▶ **Problem details**
All records that follow are to be output exactly.

▶ **Data**
`src/rtl/msdft_pkg.sv`:
```
package msdft_pkg;

    // input samples, Q1.7
    localparam int DIN_WIDTH = 8;
    localparam int DIN_POINT = 7;

    // twiddle factors, Q2.14
    localparam int TWIDD_WIDTH = 16;
    localparam int TWIDD_POINT = 14;

    // comb output grows by one bit
    localparam int COMB_WIDTH = DIN_WIDTH + 1;

    // comb times twiddle, plus one bit for the sum of two products
    localparam int PROD_WIDTH = COMB_WIDTH + TWIDD_WIDTH + 1;

    // output format
    localparam int DOUT_WIDTH = 32;
    localparam int DOUT_POINT = 16;

    // fractional bits dropped when narrowing the accumulator
    localparam int OUT_SHIFT = DIN_POINT + TWIDD_POINT - DOUT_POINT;

    typedef logic signed [DIN_WIDTH-1:0]   sample_t;
    typedef logic signed [COMB_WIDTH-1:0]  comb_t;
    typedef logic signed [TWIDD_WIDTH-1:0] twiddle_t;
    typedef logic signed [PROD_WIDTH-1:0]  prod_t;
    typedef logic signed [DOUT_WIDTH-1:0]  dout_t;

    // {imag, real}
    typedef logic [2*TWIDD_WIDTH-1:0] twidd_word_t;

endpackage
```
`src/rtl/complex_mult.sv`:
```
module complex_mult
    import msdft_pkg::*;
(
    input  logic     clk,
    input  logic     rst,
    input  comb_t    a_re,
    input  comb_t    a_im,
    input  logic     a_valid,
    input  twiddle_t w_re,
    input  twiddle_t w_im,
    output prod_t    p_re,
    output prod_t    p_im,
    output logic     p_valid
);

    localparam int PART_W = COMB_WIDTH + TWIDD_WIDTH;

    comb_t                     a_re_q;
    comb_t                     a_im_q;
    logic                      a_valid_q;
    logic signed [PART_W-1:0]  rr;
    logic signed [PART_W-1:0]  ii;
    logic signed [PART_W-1:0]  ri;
    logic signed [PART_W-1:0]  ir;
    logic                      part_valid;

    // comb operand waits one cycle for the table read
    always_ff @(posedge clk) begin
        a_re_q <= a_re;
        a_im_q <= a_im;
    end

    // partial products
    always_ff @(posedge clk) begin
        rr <= a_re_q * w_re;
        ii <= a_im_q * w_im;
        ri <= a_re_q * w_im;
        ir <= a_im_q * w_re;
    end

    // (a_re + j a_im)(w_re + j w_im)
    always_ff @(posedge clk) begin
        p_re <= prod_t'(rr) - prod_t'(ii);
        p_im <= prod_t'(ri) + prod_t'(ir);
    end

    always_ff @(posedge clk) begin
        if (rst) begin
            a_valid_q  <= 1'b0;
            part_valid <= 1'b0;
            p_valid    <= 1'b0;
        end else begin
            a_valid_q  <= a_valid;
            part_valid <= a_valid_q;
            p_valid    <= part_valid;
        end
    end

endmodule

```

▶ **Task answer**
`src/rtl/msdft_pkg.sv`:
```
package msdft_pkg;

    // input samples, Q1.7
    localparam int DIN_WIDTH = 8;
    localparam int DIN_POINT = 7;

    // twiddle factors, Q2.14
    localparam int TWIDD_WIDTH = 16;
    localparam int TWIDD_POINT = 14;

    // comb output grows by one bit
    localparam int COMB_WIDTH = DIN_WIDTH + 1;

    // comb times twiddle, plus one bit for the sum of two products
    localparam int PROD_WIDTH = COMB_WIDTH + TWIDD_WIDTH + 1;

    // output format
    localparam int DOUT_WIDTH = 32;
    localparam int DOUT_POINT = 16;

    // fractional bits dropped when narrowing the accumulator
    localparam int OUT_SHIFT = DIN_POINT + TWIDD_POINT - DOUT_POINT;

    typedef logic signed [DIN_WIDTH-1:0]   sample_t;
    typedef logic signed [COMB_WIDTH-1:0]  comb_t;
    typedef logic signed [TWIDD_WIDTH-1:0] twiddle_t;
    typedef logic signed [PROD_WIDTH-1:0]  prod_t;
    typedef logic signed [DOUT_WIDTH-1:0]  dout_t;

    // {imag, real}
    typedef logic [2*TWIDD_WIDTH-1:0] twidd_word_t;

endpackage
```
`src/rtl/complex_mult.sv`:
```
module complex_mult
    import msdft_pkg::*;
(
    input  logic     clk,
    input  logic     rst,
    input  comb_t    a_re,
    input  comb_t    a_im,
    input  logic     a_valid,
    input  twiddle_t w_re,
    input  twiddle_t w_im,
    output prod_t    p_re,
    output prod_t    p_im,
    output logic     p_valid
);

    localparam int PART_W = COMB_WIDTH + TWIDD_WIDTH;

    comb_t                     a_re_q;
    comb_t                     a_im_q;
    logic                      a_valid_q;
    logic signed [PART_W-1:0]  rr;
    logic signed [PART_W-1:0]  ii;
    logic signed [PART_W-1:0]  ri;
    logic signed [PART_W-1:0]  ir;
    logic                      part_valid;

    // comb operand waits one cycle for the table read
    always_ff @(posedge clk) begin
        a_re_q <= a_re;
        a_im_q <= a_im;
    end

    // partial products
    always_ff @(posedge clk) begin
        rr <= a_re_q * w_re;
        ii <= a_im_q * w_im;
        ri <= a_re_q * w_im;
        ir <= a_im_q * w_re;
    end

    // (a_re + j a_im)(w_re + j w_im)
    always_ff @(posedge clk) begin
        p_re <= prod_t'(rr) - prod_t'(ii);
        p_im <= prod_t'(ri) + prod_t'(ir);
    end

    always_ff @(posedge clk) begin
        if (rst) begin
            a_valid_q  <= 1'b0;
            part_valid <= 1'b0;
            p_valid    <= 1'b0;
        end else begin
            a_valid_q  <= a_valid;
            part_valid <= a_valid_q;
            p_valid    <= part_valid;
        end
    end

endmodule

```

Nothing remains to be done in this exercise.